Perhaps, it would not be an exaggeration to say that military reform has now no opponents in Russia. Everybody is for military reform here. The question is only, what do you mean under military reform. For some people it means boots cleanly washed in Indian Ocean, more cannon fodder and - the main thing - as mush as possible money. For the others, military reform is realizing the complex of imaginations, ideas and urgent measures which, as it seems to me, unite us in this hall.

Exactly the same is the situation with alternative civilian service. Nobody in our country needs today to be convinced that alternative civilian service must be introduced. The only question is, how to understand it. Mr Zhirinovsky expressed his understanding by simple way: "There are some rascals, they don't want serve in the army. OK, let them clean lavatories in barracks!" By a little bit more soft way the same idea is formulated in the proposals of Defense Ministry sent to the authors of the draft law in Duma. Shortly, these proposals could be summarized as follows. First, alternative civilian service should be granted only on religious grounds, supposedly - with enclosed certificate from a church. Second, its duration must exceed up to two or better three times duration of the military service. And third - the conscientious objectors must serve although without weapon but still in the framework of the auxiliary units of the army. By other words, it is matter of the noncombatant military service.

I would like to draw your attention once more to this fact: we should struggle exactly for alternative civilian service and not for noncombatant alternative service as it is mistakenly stated in the report prepared by Mr Smirnov. There is Defense Ministry already which fights for alternative noncombatant service. And it fights against us.

Alternative service should be exactly a civilian service. It should have nothing common neither with armed forces, nor with military industrial complex, nor with any other military or para-military institution. It is not only question of human rights. It's clear, that a pacifist which doesn't intend to have anything common with army, will not work neither in military hospital, nor as military interpreter, as it was discussed here. But this question is more wide: it touches the problem of conversion of military structures into civilian ones, the conversion of the "defense public mentality", if you want. Alternative civilian service is able to undermine the monopoly of generals on "serving Fatherland" (or "community service" - what you prefer...)

Second point.
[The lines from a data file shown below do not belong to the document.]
===== src/rtl/query_patch_loader.sv =====
// Wishbone-to-patch-memory bridge: assembles two 32-bit Wishbone words into one
// wide patch and arbitrates memory port 0 between the bus and the matching engine.
module query_patch_loader #(
  parameter int          DATA_WIDTH        = 11,
  parameter int          PATCH_SIZE        = 5,
  parameter int          ADDR_WIDTH        = 9,
  parameter int          DEPTH             = 512,
  parameter logic [31:0] WB_ADDRESS_OFFSET = 32'h3000_0000
) (
  input  logic                                wb_clk_i,
  input  logic                                wb_rst_i,
  input  logic                                wbs_stb_i,
  input  logic                                wbs_cyc_i,
  input  logic                                wbs_we_i,
  input  logic [3:0]                          wbs_sel_i,
  input  logic [31:0]                         wbs_dat_i,
  input  logic [31:0]                         wbs_adr_i,
  output logic                                wbs_ack_o,
  output logic [31:0]                         wbs_dat_o,
  input  logic                                wb_mode,
  input  logic                                eng_csb0,
  input  logic                                eng_web0,
  input  logic [ADDR_WIDTH-1:0]               eng_addr0,
  input  logic [DATA_WIDTH*PATCH_SIZE-1:0]    eng_wpatch0,
  output logic [DATA_WIDTH*PATCH_SIZE-1:0]    eng_rpatch0,
  output logic                                mem_csb0,
  output logic                                mem_web0,
  output logic [ADDR_WIDTH-1:0]               mem_addr0,
  output logic [DATA_WIDTH*PATCH_SIZE-1:0]    mem_wpatch0,
  input  logic [DATA_WIDTH*PATCH_SIZE-1:0]    mem_rpatch0,
  output logic                                busy,
  output logic                                seq_err
);

  localparam int          PW        = DATA_WIDTH * PATCH_SIZE;
  localparam logic [31:0] WIN_BYTES = 32'(8 * DEPTH);

  typedef enum logic [2:0] {
    IDLE    = 3'd0,
    WR_MEM  = 3'd1,
    RD_MEM  = 3'd2,
    RD_WAIT = 3'd3,
    ACK     = 3'd4
  } state_t;

  state_t                state_r, state_next_s;
  logic [31:0]           off_s;
  logic                  hit_s, xfer_s, half_s;
  logic [ADDR_WIDTH-1:0] req_addr_s, req_addr_r, lo_addr_r;
  logic                  req_half_r, lo_valid_r, seq_err_r, ack_r, busy_r;
  logic [PW-33:0]        wdata_r;
  logic [31:0]           lo_buf_r, dat_r, rd_word_s;
  logic                  unused_s;

  // Address decode of the Wishbone window
  always_comb begin
    off_s      = wbs_adr_i - WB_ADDRESS_OFFSET;
    xfer_s     = wbs_cyc_i & wbs_stb_i;
    hit_s      = xfer_s & wb_mode & (off_s < WIN_BYTES);
    req_addr_s = off_s[ADDR_WIDTH+2:3];
    half_s     = off_s[2];
  end

  assign unused_s = ^{wbs_sel_i, off_s[1:0]};

  // State register
  always_ff @(posedge wb_clk_i) begin
    if (wb_rst_i) begin
      state_r <= IDLE;
    end else begin
      state_r <= state_next_s;
    end
  end

  // Next-state logic; losing wb_mode aborts, a dropped strobe still finishes the access
  always_comb begin
    state_next_s = state_r;
    case (state_r)
      IDLE: begin
        if (hit_s) begin
          if (!wbs_we_i) begin
            state_next_s = RD_MEM;
          end else if (half_s) begin
            state_next_s = WR_MEM;
          end else begin
            state_next_s = ACK;
          end
        end else begin
          state_next_s = IDLE;
        end
      end
      WR_MEM:  state_next_s = (wb_mode && xfer_s) ? ACK : IDLE;
      RD_MEM:  state_next_s = (wb_mode && xfer_s) ? RD_WAIT : IDLE;
      RD_WAIT: state_next_s = (wb_mode && xfer_s) ? ACK : IDLE;
      ACK:     state_next_s = IDLE;
      default: state_next_s = IDLE;
    endcase
  end

  // Select the requested 32-bit half of the returned patch
  always_comb begin
    rd_word_s = 32'd0;
    if (req_half_r) begin
      rd_word_s[PW-33:0] = mem_rpatch0[PW-1:32];
    end else begin
      rd_word_s = mem_rpatch0[31:0];
    end
  end

  // Request capture, low-word buffer, sequencing error and registered bus outputs
  always_ff @(posedge wb_clk_i) begin
    if (wb_rst_i) begin
      req_addr_r <= '0;
      req_half_r <= 1'b0;
      wdata_r    <= '0;
      lo_buf_r   <= 32'd0;
      lo_addr_r  <= '0;
      lo_valid_r <= 1'b0;
      seq_err_r  <= 1'b0;
      ack_r      <= 1'b0;
      busy_r     <= 1'b0;
      dat_r      <= 32'd0;
    end else begin
      ack_r  <= (state_next_s == ACK);
      busy_r <= (state_next_s != IDLE);
      if (state_r == IDLE && hit_s) begin
        req_addr_r <= req_addr_s;
        req_half_r <= half_s;
        wdata_r    <= wbs_dat_i[PW-33:0];
        if (wbs_we_i && !half_s) begin
          lo_buf_r   <= wbs_dat_i;
          lo_addr_r  <= req_addr_s;
          lo_valid_r <= 1'b1;
        end
      end
      // The high word commits whatever low word is buffered; a stale one is flagged
      if (state_r == WR_MEM && wb_mode) begin
        lo_valid_r <= 1'b0;
        if (!lo_valid_r || lo_addr_r != req_addr_r) begin
          seq_err_r <= 1'b1;
        end
      end
      if (state_r == RD_WAIT && state_next_s == ACK) begin
        dat_r <= rd_word_s;
      end
    end
  end

  // Memory port 0 ownership
  always_comb begin
    mem_csb0    = 1'b1;
    mem_web0    = 1'b1;
    mem_addr0   = req_addr_r;
    mem_wpatch0 = {wdata_r, lo_buf_r};
    if (!wb_mode) begin
      mem_csb0    = eng_csb0;
      mem_web0    = eng_web0;
      mem_addr0   = eng_addr0;
      mem_wpatch0 = eng_wpatch0;
    end else if (state_r == WR_MEM) begin
      mem_csb0 = 1'b0;
      mem_web0 = 1'b0;
    end else if (state_r == RD_MEM) begin
      mem_csb0 = 1'b0;
      mem_web0 = 1'b1;
    end else begin
      mem_csb0 = 1'b1;
      mem_web0 = 1'b1;
    end
  end

  assign eng_rpatch0 = mem_rpatch0;
  assign wbs_ack_o   = ack_r;
  assign wbs_dat_o   = dat_r;
  assign busy        = busy_r;
  assign seq_err     = seq_err_r;

endmodule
The right to refuse military service in favour of alternative civilian service must be an everybody's civil right. It means that every citizen reached the conscription age, should have possibility to declare that his convictions prevent him from army service and on this ground he should be allowed to perform alternative civilian service. No commission - in spite of its name, recruitment or what else - should have right to judge the sincerity of anybody's convictions, by other words: they cannot decide, if you really are "a pacifist" or you just fool them.

And the third point. Alternative civilian service should contribute into transition from the concept of security understood as "defense of Fatherland" to the concept of security based on the collective collaboration of all the members of international community, based on the sovranational fullpower delegated by states to the sovranational institutions: a UN police, or - if you want - a UN army which Mr Boutros Boutros-Ghali wrote about in his "An Agenda For Peace". But not solely: there is a need, for instance, for international humanitarian aid units or for "civil corps for democracy" which could assist in establishing democracy in the Third World countries. Of course, it much more wide problem, how to reform international law and international institutions. However even now, even in this draft law, the possibility to perform alternative civilian service out of Russian territory should be provided for conscientious objectors.

The Malkin - Savitsky bill on alternative civilian service prepared in Duma doesn't respond to any of the principles which I told about. This principles are specified in the appeal to the both chamber of Russian parliament and to the president of Federation, which was prepared by the Transnational Radical Party and Anti-militarist Radical Association. Together with Russian Committee of Soldiers' Mothers and with militants of soldiers' mothers committees throughout Russia we managed till now to collect about 8,000 signatures under this appeal. On October 4 the State Duma will renew its work after vacations. And in some days we present the collected signatures to the members of Duma. And then... then everything will be up to all us. But first of all - up to the members of Duma who are present in this hall. It's up to you, what for a law do we get finally.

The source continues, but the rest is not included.